In mathematics, a cube root of a number is a value that, when multiplied by itself twice, results in the original number. For example, the cube root of 8 is 2, because \[2 \times 2 \times 2 = 8\]Cube roots are denoted by the symbol \( \sqrt[3]{} \). To find the cube root, you can use numerical estimation, factorization, or technology like calculators for more complex numbers.
Finding the cube root involves understanding how multiplication can be reversed into a root, making it a fundamental aspect of simplifying mathematical expressions. In our original problem, we needed to find the cube roots of \(-432\) and \(16\). Factoring helps us simplify these cube roots and solve the problem more efficiently.

Radical expressions are mathematical expressions that include a radical sign \( \sqrt{} \). Examples include square roots \( \sqrt{9} \), cube roots \( \sqrt[3]{27} \), and higher roots. They allow us to work with roots of numbers that cannot be expressed as simple fractions.Understanding how to simplify radical expressions involves:

• Identifying the radical sign and the number it affects
• Using factorization to make simplification possible
• Combining like terms where applicable

Radical expressions can be intuitive when broken down into simpler parts and matched with their corresponding roots, such as turning \(16\) into \(2^4\) to find its cube root. This approach gives a clear path to solve more complicated problems.

Prime factorization breaks down a number into its prime number components. Primes are numbers that are only divisible by 1 and themselves, such as 2, 3, 5, etc.To factor a number like \(-432\), we would:

• Find the prime factors:
  \( -432 = -2^4 \times 3^3 \)
• Apply these to simplify cube roots or other expressions
  

Prime factorization is crucial for simplifying expressions because it reveals the smallest building blocks of numbers, facilitating operations like finding cube roots by exposing underlying factors.
Through such factorization, cube root calculations become streamlined, reducing complexity by focusing directly on manageable components.

Understanding and performing mathematical operations is key in manipulating numbers and expressions effectively.
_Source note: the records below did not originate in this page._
Background: an optimization exercise with open tools, aiming at small area and a short achievable clock period. Do not read the settings as production practice. In this exercise RTL edits were held to simulation tests only and were not proved equivalent to the original. Power and IR drop assume default switching activity.

## stack_alu
module stack_alu #(
  parameter int DEPTH = 256,
  parameter int WIDTH = 4
) (
  input  logic             clk,
  input  logic             rst_n,
  input  logic [2:0]       opcode,
  input  logic [WIDTH-1:0] input_data,
  output logic [WIDTH-1:0] output_data,
  output logic             empty,
  output logic             full,
  output logic             overflow
);
  localparam logic [2:0] OP_PUSH = 3'b110;
  localparam logic [2:0] OP_POP  = 3'b111;
  localparam int MD = DEPTH - 3;          
  localparam int NL = 16;                 
  localparam int NR = 17;                 
  localparam int NM = NL * NR;            
  localparam int NW = (MD + NL - 1) / NL;   
  localparam int GR = 4;                  
  localparam int NP = (NW + GR - 1) / GR;
  localparam int M0 = NM - 4;             
  logic [NL-1:0]    lo;
  logic [NR-1:0]    hi;
  logic [WIDTH-1:0] mem [MD];
  logic [WIDTH-1:0] t_q, b_q;
  logic [WIDTH-1:0] c_part [NP];
  logic [WIDTH-1:0] c_val;
  logic [WIDTH-1:0] out_q;
  logic             ovf_q;
  logic             empty_q, nfull_q, ge2_q;
  logic             nempty_o, full_o;
  always_comb begin
    c_val = '0;
    for (int p = 0; p < NP; p++) c_val = c_val | c_part[p];
  end
  logic [NL-1:0] lo_n;
  logic [NR-1:0] hi_n;
  assign lo_n = ~lo;
  assign hi_n = ~hi;
  for (genvar i = 0; i < MD; i++) begin : g_wr
    localparam int MW = (i + NM - 1) % NM;
    logic we;
    stack_alu_nor2 u_we (.a(hi_n[MW / NL]), .b(lo_n[MW % NL]), .y(we));
    always_ff @(posedge clk) begin
      if (we) mem[i] <= c_val;
    end
  end
  logic [NW-1:0] row_n [WIDTH];           
  for (genvar w = 0; w < WIDTH; w++) begin : g_bit
  ...
Size: roughly 2,300 cells after synthesis, ~1,100 flip-flops, roughly 0.040 mm^2 of cells after synthesis.
==> flow/config.mk <==
export PLATFORM = sky130hd
export DESIGN_NAME = stack_alu
export DESIGN_NICKNAME = stack_alu
export VERILOG_FILES = /design/flow/design.v
export SDC_FILE = /design/flow/constraint.sdc
export NUM_CORES = 4
export LEC_CHECK = 0
export ABC_CLOCK_PERIOD_IN_PS = 2500
export CAP_MARGIN = 30
export CORE_MARGIN = 2
export CORE_UTILIZATION = 55
export CTS_CLUSTER_DIAMETER = 80
export CTS_CLUSTER_SIZE = 30
export SETUP_SLACK_MARGIN = 4.88
export SLEW_MARGIN = 30
export SYNTH_HIERARCHICAL = 1
export SYNTH_MINIMUM_KEEP_SIZE = 0
==> flow/constraint.sdc <==
create_clock -name core_clock -period 7.5 [get_ports {clk}]
set_input_delay 1.5000 -clock core_clock [delete_from_list [all_inputs] [get_ports {clk}]]
set_output_delay 1.5000 -clock core_clock [all_outputs]
set_load 0.01 [all_outputs]
run.sh (not shown) runs the stock make flow with config.mk's settings and CLKGATE_MAP_FILE= SYNTH_SCRIPT=/design/flow/synth_recipe.tcl, a recipe that flattens the netlist after the stock synthesis.
The starting point completed with no timing, DRC or antenna violations.
Change:
Settings changed: CORE_UTILIZATION 55 to 40, SETUP_SLACK_MARGIN 4.88 to 5.0.
=>
- The new run produced a clean layout
- power stays flat
- non-clock buffer count grows by 11
- setup slack got worse by 19 ps
Change:
Settings changed: PLACE_DENSITY set to 0.75, SETUP_SLACK_MARGIN 5.0 to 4.88.
Via count barely changes.
Critical path depth does not change.
Wire length falls by a little under a tenth.
Change:
Settings changed: CTS_BUF_LIST set to sky130_fd_sc_hd__clkbuf_8 sky130_fd_sc_hd__clkbuf_16, PLACE_DENSITY 0.75 to unset.
What happened: Die area is unchanged. Non-clock buffer count grows by 1. Global-route usage went up by 1.3 points. Final area grows by 0.33%. Hold slack gets worse by 23 ps. Total power went up by 0.70%. First-iteration DRC count drops by about 12%. Utilization grows by 0.15 points. Register-to-register slack improved by 60 ps. Critical path depth rises by 1. Worst setup slack gets better by 84 ps.
Change:
Settings changed: CAP_MARGIN 30 to 20, CTS_BUF_LIST sky130_fd_sc_hd__clkbuf_8 sky130_fd_sc_hd__clkbuf_16 to unset, SLEW_MARGIN 30 to 20.
The new run went through all stages and came out clean.
Total power barely changes.
Non-clock buffer count went down by 5.
Synthesized cell count stays the same.
Change:
Settings changed: CAP_MARGIN 20 to 30, GPL_TIMING_DRIVEN set to 0, SLEW_MARGIN 20 to 30.
After rerunning:
- clock-buffer cell count grows by 11
- clock skew grows by 12 ps
- wire length shrinks by 2.6%
- sequential power grows by about 3%


## alpha
Starting RTL as in the previous note.
==> flow/config.mk <==
export PLATFORM = sky130hd
export DESIGN_NAME = stack_alu
export DESIGN_NICKNAME = stack_alu
export VERILOG_FILES = /design/flow/design.v
export SDC_FILE = /design/flow/constraint.sdc
export NUM_CORES = 4
export LEC_CHECK = 0
export ABC_CLOCK_PERIOD_IN_PS = 2500
export CAP_MARGIN = 30
export CORE_MARGIN = 2
export CORE_UTILIZATION = 40
export CTS_CLUSTER_DIAMETER = 80
export CTS_CLUSTER_SIZE = 30
export SETUP_SLACK_MARGIN = 4.75
export SLEW_MARGIN = 30
export SYNTH_HIERARCHICAL = 1
export SYNTH_MINIMUM_KEEP_SIZE = 0
==> flow/constraint.sdc <==
create_clock -name core_clock -period 7.5 [get_ports {clk}]
set_input_delay 1.5000 -clock core_clock [delete_from_list [all_inputs] [get_ports {clk}]]
set_output_delay 1.5000 -clock core_clock [all_outputs]
set_load 0.01 [all_outputs]
Edits applied to the flow inputs when going from alpha to beta:
Settings: SETUP_SLACK_MARGIN changed from 4.75 to 4.88.
==> comparison <==
met2 demand-to-capacity share in global routing in beta is 0.26 points above alpha.
For clock network power, alpha and beta come out practically identical.
Worst setup path endpoint = empty: beta; worst setup path endpoint = hi[8]: alpha
beta vs alpha on leakage power of the design: beta is the higher one.
Across both runs, overall routed net length was higher for beta than for alpha.
Setup changes, beta to gamma
Settings: TNS_END_PERCENT now 10, previously not set.
## What came out
On via count, gamma and beta are neck and neck. Changes observed in gamma relative to beta: post-cts gate resize count lost 56%, final critical-path share of the clock period picked up an extra 1.2 points, share of power burned in combinational logic neither gained nor lost much, global-route wire length before repair lost 0.99%. gamma: number of global-route vias before repair is 0.63% lower than what beta reported. Compared with beta, gamma has less setup slack. Synthesis-to-finish area growth ended up 0.28 points lower on gamma than on beta.
Relative to gamma, the following input files were edited for delta:
Settings: removing TNS_END_PERCENT (formerly 10); changing CTS_CLUSTER_DIAMETER from 80 to 60; changing CTS_CLUSTER_SIZE from 30 to 50.
## What came out
- Both conditions hold for delta: the flow ran to the end and the final layout passed the timing, design-rule and antenna checks.
- Between delta and gamma, the difference in number of nets produced by synthesis is negligible.
- When the final numbers for delta and gamma were put side by side, the final core area utilization turned out to be smaller in gamma.
- delta — clock period minus worst slack 53 ps lower, gamma as reference
- First-iteration DRC count: delta vs gamma up 70
- In the metrics for delta and gamma, the one carrying the higher relative contribution of sequential cells to total power is gamma.

what the ideal ports hide:
The flow's constraints put no driver on any port. The routed layouts listed below were extracted and timed again, unchanged, in two steps.
Step 1 (the two cells are an assumption about what drives the block):
set clk [get_ports {clk}]
set_driving_cell -lib_cell sky130_fd_sc_hd__clkbuf_16 $clk
set_driving_cell -lib_cell sky130_fd_sc_hd__buf_2 [delete_from_list [all_inputs] $clk]
Step 2 moves the port delays by t, midway between the first and last clock arrival at a register: inputs arrive t later, outputs are due t later. That takes back most of the time a late clock gives input paths.
Slacks: ideal / step 1 / step 2; pairs: ideal / step 1.
run	shift t [ns]	setup slack, ns	worst slew at a driven data input, ns	cell pins on the clock port's net
the first run of note 1	0.676	4.833 / 4.770 / 4.289	0.04	1
the second run of note 1	0.682	4.814 / 4.742 / 4.403	0.10	1
the third run of note 1	0.688	4.747 / 4.671 / 4.237	0.07	1
the fourth run of note 1	0.690	4.831 / 4.758 / 4.326	0.04	1
the fifth run of note 1	0.689	4.821 / 4.752 / 4.241	0.04	1
the sixth run of note 1	0.683	4.813 / 4.748 / 4.216	0.03	1
alpha	0.688	4.781 / 4.749 / 4.143	0.04	1
beta	0.690	4.831 / 4.758 / 4.326	0.04	1
gamma	0.691	4.742 / 4.671 / 4.164	0.04	1
delta	0.728	4.795 / 4.724 / 4.309	0.04	1
After both steps every run listed still meets setup and hold. The setup slack of alpha, which loses most, moves by -0.032 ns with the drivers and by -0.638 ns with both steps.
This design comes from an exercise in tuning for small area, a short achievable clock period and few clock cycles per item on the open sky130 flow, not from production work. Function was checked by simulation only, so behaviour that the tests miss may differ from the original.

Setup of rev 12:
==> flow/design.v <==
package krtt_pkg;
  localparam int unsigned SlotsDefault   = 8;
  localparam int unsigned KeyBitsDefault = 64;
  localparam int unsigned StreamKeyBits = 64;
  localparam int unsigned TimeBits      = 63;
  localparam int unsigned PeriodBits    = 16;
  localparam logic [PeriodBits-1:0] PeriodReset = 16'd15;
  typedef struct packed {
    logic allow;
    logic untracked;
  } verdict_t;
endpackage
Common operations include addition, subtraction, multiplication, and division, which build arithmetic foundations.In our exercise, operations help us combine the results of cube roots:

• Multiplying simplified cube root results: \(-3\) multiplied by \(2\) gives \(-6\)
• Adding or subtracting terms: here, \(-18 + 2 \cdot \sqrt[3]{2}\)

This mathematical dexterity allows us to solve expressions efficiently by focusing on steps that bring us to a clearer, simplified result.
Working through these operations in sequence ensures accuracy and comprehensibility, making even complex problems manageable with practice.